The paper implements the synthesis of H-infinity (H∞) and artificial bee colony (ABC) algorithms to simulate the quasilinear six degrees of freedom (6DOF) model of Boeing® 747-100 (B747-100) flight at the baseline trim condition of Mach number and altitude of 0.5 and 6096 m respectively. Such a model has been decomposed into longitudinal and lateral motions. The main aim has been to assess such modern control approach to this ancient 1969 model plane. As the longitudinal states couple with elevator and throttle control inputs and the lateral state coupling with aileron and rudder ones, the ABC algorithm has been approved to realize the H∞ stability augmentation design (H∞SAD) for a somewhat large-scale model.
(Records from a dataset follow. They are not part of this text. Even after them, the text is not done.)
File: config.mk
export PLATFORM = sky130hd
export DESIGN_NAME = ps2_key_decoder
export DESIGN_NICKNAME = d
export VERILOG_FILES = /design/src/rtl/ps2_key_decoder.sv
export SDC_FILE = /design/constraint.sdc
export NUM_CORES = 1
export LEC_CHECK = 0
export BUFFER_PORTS_ARGS = -buffer_cell sky130_fd_sc_hd__buf_2
export CORE_UTILIZATION = 55
export CTS_CLUSTER_SIZE = 24
export DETAILED_ROUTE_END_ITERATION = 10
export HOLD_SLACK_MARGIN = 0.03
export PLACE_DENSITY = 0.74
export SYNTH_ARGS = -nofsm -noshare
export SYNTH_HDL_FRONTEND = slang
export SYNTH_SLANG_ARGS = --single-unit
File: constraint.sdc
create_clock -name clk_50MHz -period 2.5 [get_ports clk_50MHz]
set_clock_uncertainty 0.1 [all_clocks]
set_input_delay 0.375 -clock clk_50MHz [delete_from_list [all_inputs] [get_ports clk_50MHz]]
set_output_delay 0.375 -clock clk_50MHz [all_outputs]
set_load 0.005 [all_outputs]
The well-known H∞ weighting matrices in terms of the full state feedback gain and controlled state matrices are competently augmented for a quadratic performance on the order of nine. Overall, successful modelling simulations have been attained and converged responses are obtained in a few seconds, with negligible overshoots and steady-state errors. Stable dynamic flight spectra of various identified eigenvalues fulfil the most flying quality assets. Particularly, the short period mode has shown close agreement with the satisfactory region of the flying quality properties compared without control and linear-quadratic optimal full state feedback control conducted in the past work. The synthesis of H∞ and ABC algorithms has been verified to be a well-trusted platform for the stability augmentation design of planes.